SOURCE RECORDS
## config.mk

```make
export PLATFORM = sky130hd
export DESIGN_NAME = bios_byte_splitter
export DESIGN_NICKNAME = d
export VERILOG_FILES = /design/src/logic/bios_byte_splitter.sv
export VERILOG_INCLUDE_DIRS = /design/src /design/src/logic
export SDC_FILE = /design/constraint.sdc
export NUM_CORES = 1
export LEC_CHECK = 0
export BUFFER_PORTS_ARGS = -buffer_cell sky130_fd_sc_hd__clkbuf_2
export CAP_MARGIN = 20
export CELL_PAD_IN_SITES_DETAIL_PLACEMENT = 1
export CELL_PAD_IN_SITES_GLOBAL_PLACEMENT = 1
export CORE_MARGIN = 1
export CORE_UTILIZATION = 32
export CTS_CLUSTER_DIAMETER = 120
export DETAILED_ROUTE_END_ITERATION = 16
export PLACE_DENSITY = 0.75
export RECOVER_POWER = 50
export SETUP_SLACK_MARGIN = 0.02
export SKIP_LAST_GASP = 1
export SLEW_MARGIN = 20
export SYNTH_ARGS = -nofsm -noshare
export SYNTH_HDL_FRONTEND = slang
export SYNTH_SLANG_ARGS = --single-unit
```

## constraint.sdc

```tcl
create_clock -name clk_sys -period 1.3 [get_ports clk_sys]
set_input_delay 0.065 -clock clk_sys [delete_from_list [all_inputs] [get_ports clk_sys]]
set_output_delay 0.065 -clock clk_sys [all_outputs]
set_load 0.005 [all_outputs]
```

## src/logic/cart_loader_config.svh

```systemverilog
// Default build holds a 4 KiB cartridge and a 512-byte boot ROM; file-type codes must stay distinct
`ifndef CART_LOADER_CONFIG_SVH
`define CART_LOADER_CONFIG_SVH

////////////////////////////////////////////////////////////////////////////
// Address widths and memory depth
////////////////////////////////////////////////////////////////////////////
`define CART_ADDR_W 12 // Cartridge byte address
`define DL_ADDR_W   16 // Host download byte address
`define BIOS_ADDR_W 9  // Boot ROM byte address
`define CART_WORDS  (1 << (`CART_ADDR_W - 1)) // 16-bit words in the cartridge memory

// Host file-type tags
`define FT_BIOS   8'h00
`define FT_CART_A 8'h01
`define FT_CART_B 8'h41
`define FT_CART_C 8'h80
`define FT_CHEAT  8'hFF

`endif
```

## src/logic/bios_byte_splitter.sv

```systemverilog
// Boot-ROM words must arrive at least two cycles apart; the high byte goes to the address plus one
`include "cart_loader_config.svh"

module bios_byte_splitter (
	input  logic                    clk_sys,
	input  logic                    arst_n,
	input  logic                    bios_sel,
	input  logic [`DL_ADDR_W-1:0]   dl_addr,
	input  logic [15:0]             dl_data,
	output logic                    bios_wr,
	output logic [`BIOS_ADDR_W-1:0] bios_addr,
	output logic [7:0]              bios_data
);

	logic       hi_pend; // High byte still to go
	logic [7:0] hi_byte;

	always_ff @(posedge clk_sys or negedge arst_n) begin
		if (!arst_n) begin
			bios_wr <= 1'b0;
			hi_pend <= 1'b0;
		end else begin
			bios_wr <= bios_sel | hi_pend;
			hi_pend <= bios_sel;
		end
	end

	// Low byte first, then the held high byte
	always_ff @(posedge clk_sys) begin
		if (bios_sel) begin
			bios_data <= dl_data[7:0];
			hi_byte   <= dl_data[15:8];
			bios_addr <= dl_addr[`BIOS_ADDR_W-1:0];
		end else if (hi_pend) begin
			bios_data <= hi_byte;
			bios_addr <= bios_addr + 1'b1;
		end
	end

endmodule

```

==> impl_metrics.py <==
metrics = {
    "run_status": {
        "outcome": "finished, violations left",
        "failed_checks": "negative setup slack",
    },
    "setup_path": {
        "required_ns": 1.50,
        "cp.depth": 4,
        "critical_path.top_delay_family": "simple AND/OR/NAND/NOR gates",
        "crit_path_frequent_cell": "nand3_1",
        "r2r_cells": 4,
        "cp-start-kind": "flop",
        "cp_slowest_cell": "edfxtp_1",
        "critPathMaxStageDelay_ns": 0.47,
        "path_cells": "ha_4 > nand3_1 > or4_1 > nand3_1",
        "startpoint": "bios_addr[1]$_DFFE_PP_",
        "crit_buf_inv": 0,
        "reg2reg_to": "bios_addr[8]$_DFFE_PP_",
        "criticalPathCategory": "flop to flop",
        "cp.arrival_ns": 1.55,
        "end_kind": "flop",
        "r2r-start": "bios_addr[1]$_DFFE_PP_",
        "worstPathMaxFanout": 4,
        "rrSetupSlack_ns": -0.05,
    },
    "power_and_ir_drop": {
        "p_per_area_nw_per_um2": 1100,
        "internal-power_uw": 1380,
        "vdd.ir_drop.worst_uv": 739,
        "clockPowerShare": 0.200,
        "finalPower_uw": 1840,
        "seqPwrFrac": 0.598,
        "swShare": 0.247,
        "combPwrFrac": 0.202,
        "power.leakage_uw": 0.000700,
        "switchingPower_uw": 454,
    },
    "timing": {
        "fin_ws_ns": -0.0478,
        "clock.fmax_mhz": 742,
        "finalSetupViolCount": 2,
        "fin_crit_sh": 1.04,
        "slew_headroom": 0.605,
        "finalHoldViolations": 0,
        "fin_crit_ns": 1.35,
        "slew_violations": 0,
        "tightest_slew_ns": 0.592,
        "fin_skew_ns": 0.00516,
        "rsz0062_at_grt": "true",
    },
    "synth": {
        "synthArstFlopShare": 0.0741,
        "synth_compound_area_frac": 0.0346,
        "synth_mux_area_frac": 0.0875,
        "yosys_register_bits": 27,
        "synthFlopType": "edfxtp_1",
        "seq_area_frac_synth": 0.691,
        "syn_nets": 115,
        "synth_edf_count": 25,
        "synth.yosys.warnings": 0,
        "synth.avg_cell_area_um2": 14.7,
        "synthAdderAreaFrac": 0.0108,
        "synth_cells": 79,
        "synth_most_common_cell": "edfxtp_1",
        "syn_area_um2": 1160,
        "synth_area_leaders": "edfxtp_1 (65%), mux2_2 (8.7%), dfrtp_1 (4.3%)",
        "yosys.area_share.simple": 0.130,
        "ys_top_cells_by_count": "edfxtp_1 (25), nand2_1 (10), mux2_2 (9)",
        "synth_cell_types": 16,
        "netlist.top_cell.by_area": "edfxtp_1",
        "synth_top_area_frac": 0.648,
        "synth_top_family_by_area": "simple AND/OR/NAND/NOR gates",
        "synth_xor_area_frac": 0.0227,
    },
    "cells_and_area": {
        "layout-drive-gt1-share": 0.487,
        "stdcell_area_um2": 1670,
        "finalNonFillerCells": 196,
        "num_antenna_cells": 0,
        "fillers": 377,
        "area_growth_syn_to_layout_pct": 44.4,
        "final_nets": 187,
    },
    "clocking": {
        "cts_tree": "built",
        "numCtsBuffers": 3,
        "clock_latency_ns": 0.32,
        "clockBufferDepth": 2,
        "clock-sinks": 27,
        "clk_pin_slew_ns": 0.15,
        "htree_levels": 1,
        "cts_root_buf": "clkbuf_4",
    },
    "detailed_routing": {
        "avgRoutedWirePerCell_um": 13.6,
        "viasPerCell": 4.59,
        "route.detailed.drc": 0,
        "ant_nets": 0,
        "first_pass_iters": 4,
        "dr.first_iter.drc_count": 20,
        "detail_route.wirelength_um": 2680,
        "num_vias": 899,
    },
    "min_path": {
        "min_from": "dl_addr[0]",
        "hold_depth": 3,
        "min_path_type": "input port to flop",
        "min_to": "bios_addr[0]$_DFFE_PP_",
    },
    "placed_design": {
        "placed_area_um2": 1480,
        "place.port_buffers": 45,
        "place.gp.congestion": 0.648,
        "dpl.cell_count": 175,
        "hpwlAfterDp_um": 1880,
    },
    "global_routing": {
        "antenna_found_initial": 0,
        "grt_max_degree": 19,
        "grt_pass1_vias": 1004,
        "grt_pass1_wl_um": 4560,
        "grt_overflow": 0,
        "grt_usage": 0.154,
    },
    "floorplanning": {
        "rows": 21,
        "floorplan.initialDensity": 0.342,
        "core_area_um2": 3390,
        "die_w_um": 62.2,
        "fp.dieArea_um2": 3870,
        "die_h_um": 62.2,
        "ios": 53,
    },
    "run": {
        "cap_violations": 0,
    },
}
## worst min-delay path, delay by kind of cell
family | cells | cell delay (ns)
buf+inv | 1 | 0.08
compound gates | 1 | 0.06
simple gates | 1 | 0.04
## power groups by stage
stage	clock network, µW	logic [µW]	registers (µW)
floorplan	0	113	1120
global placement	0	283	1110
detailed placement	0	293	1120
CTS	382	367	1100
global route	412	411	1110
finish	368	371	1100
## registers in the layout, indices dropped and copies added (netlist names)
register,count
hi_byte,8
bios_data,8
bios_addr,9
bios_wr,1
hi_pend,1
## logic make-up after synthesis
group                    after synthesis
AO/OA/AOI/OAI                          8
XOR/XNOR                               3
adder cells (fa/ha/maj)                1
buffers and inverters                  3
flip-flops                            27
multiplexers                           9
AND/OR/NAND/NOR                       28
## layout by cell type (no fill, tap or decap)
master         Yosys  final
clkbuf_2           0     40
or4_1              4      4
clkinv_2           0      1
o21ai_1            0      4
clkbuf_4           0      3
nand3_1            7      7
nand3_2            1      1
o21ai_0            8      4
dfrtp_1            2      2
mux2_2             9      9
buf_4              0     14
edfxtp_1          25     25
xor2_1             2      2
nand2_1           10     10
or2_2              1      1
xnor2_2            0      1
ha_4               0      1
dlygate4sd3_1      0      9
nand4_1            1      1
nor2b_1            4      4
buf_6              2      2
clkbuf_1           0      5
## what timing repair did
action                                 CTS  global route
endpoints found under the hold margin   10             0
resized for setup                        3             5
hold buffers                             9             0
buffers inserted                         8             0
setup endpoints to repair                4             8
pin swaps                                7             1
## how the worst max path moves through the flow
stage	end	slack, ns
global route	bios_addr[8]$_DFFE_PP_	-0.12
CTS	bios_addr[8]$_DFFE_PP_	-0.04
finish	bios_addr[8]$_DFFE_PP_	-0.05
global placement	bios_addr[8]$_DFFE_PP_	0.01
floorplan	bios_addr[8]$_DFFE_PP_	0.01
detailed placement	bios_addr[8]$_DFFE_PP_	-0.05
## layout make-up
type	count	area [µm²]	share of cell area
multi-input cells	49	350	0.209
clock buffers	3	22.5	0.0135
well taps	46	57.6	0.0344
flip-flops and latches	27	801	0.479
repair buffers	70	437	0.261
clock inverters	1	5.00	0.00299
## metal layers
layer	global-route usage	up-vias	routed length (µm)
met5	0	-	0
met4	0.0610	0	8
met2	0.265	28	1390
met1	0.187	430	1170
met3	0.0313	2	104
li1	-	439	-
## metrics by stage
stage / util / hold WS [ns] / TNS, ns / setup slack (ns)
6_report: 0.494 / 0.0257 / -0.0642 / -0.0478
5_1_grt: 0.494 / 0.0162 / -0.367 / -0.119
4_1_cts: 0.493 / 0.0146 / -0.0640 / -0.0384
3_5_place_dp: 0.436 / -0.146 / -0.0654 / -0.0542
3_3_place_gp: 0.436 / -0.149 / 0 / 0.0106
2_1_floorplan: - / -0.231 / 0 / 0.0104
Note: power is estimated with default switching activity, not from simulation.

TASK REQUIREMENTS
Based on the records above, count the lines in which "repair" occurs and provide only the number.

ANSWER SPACE
3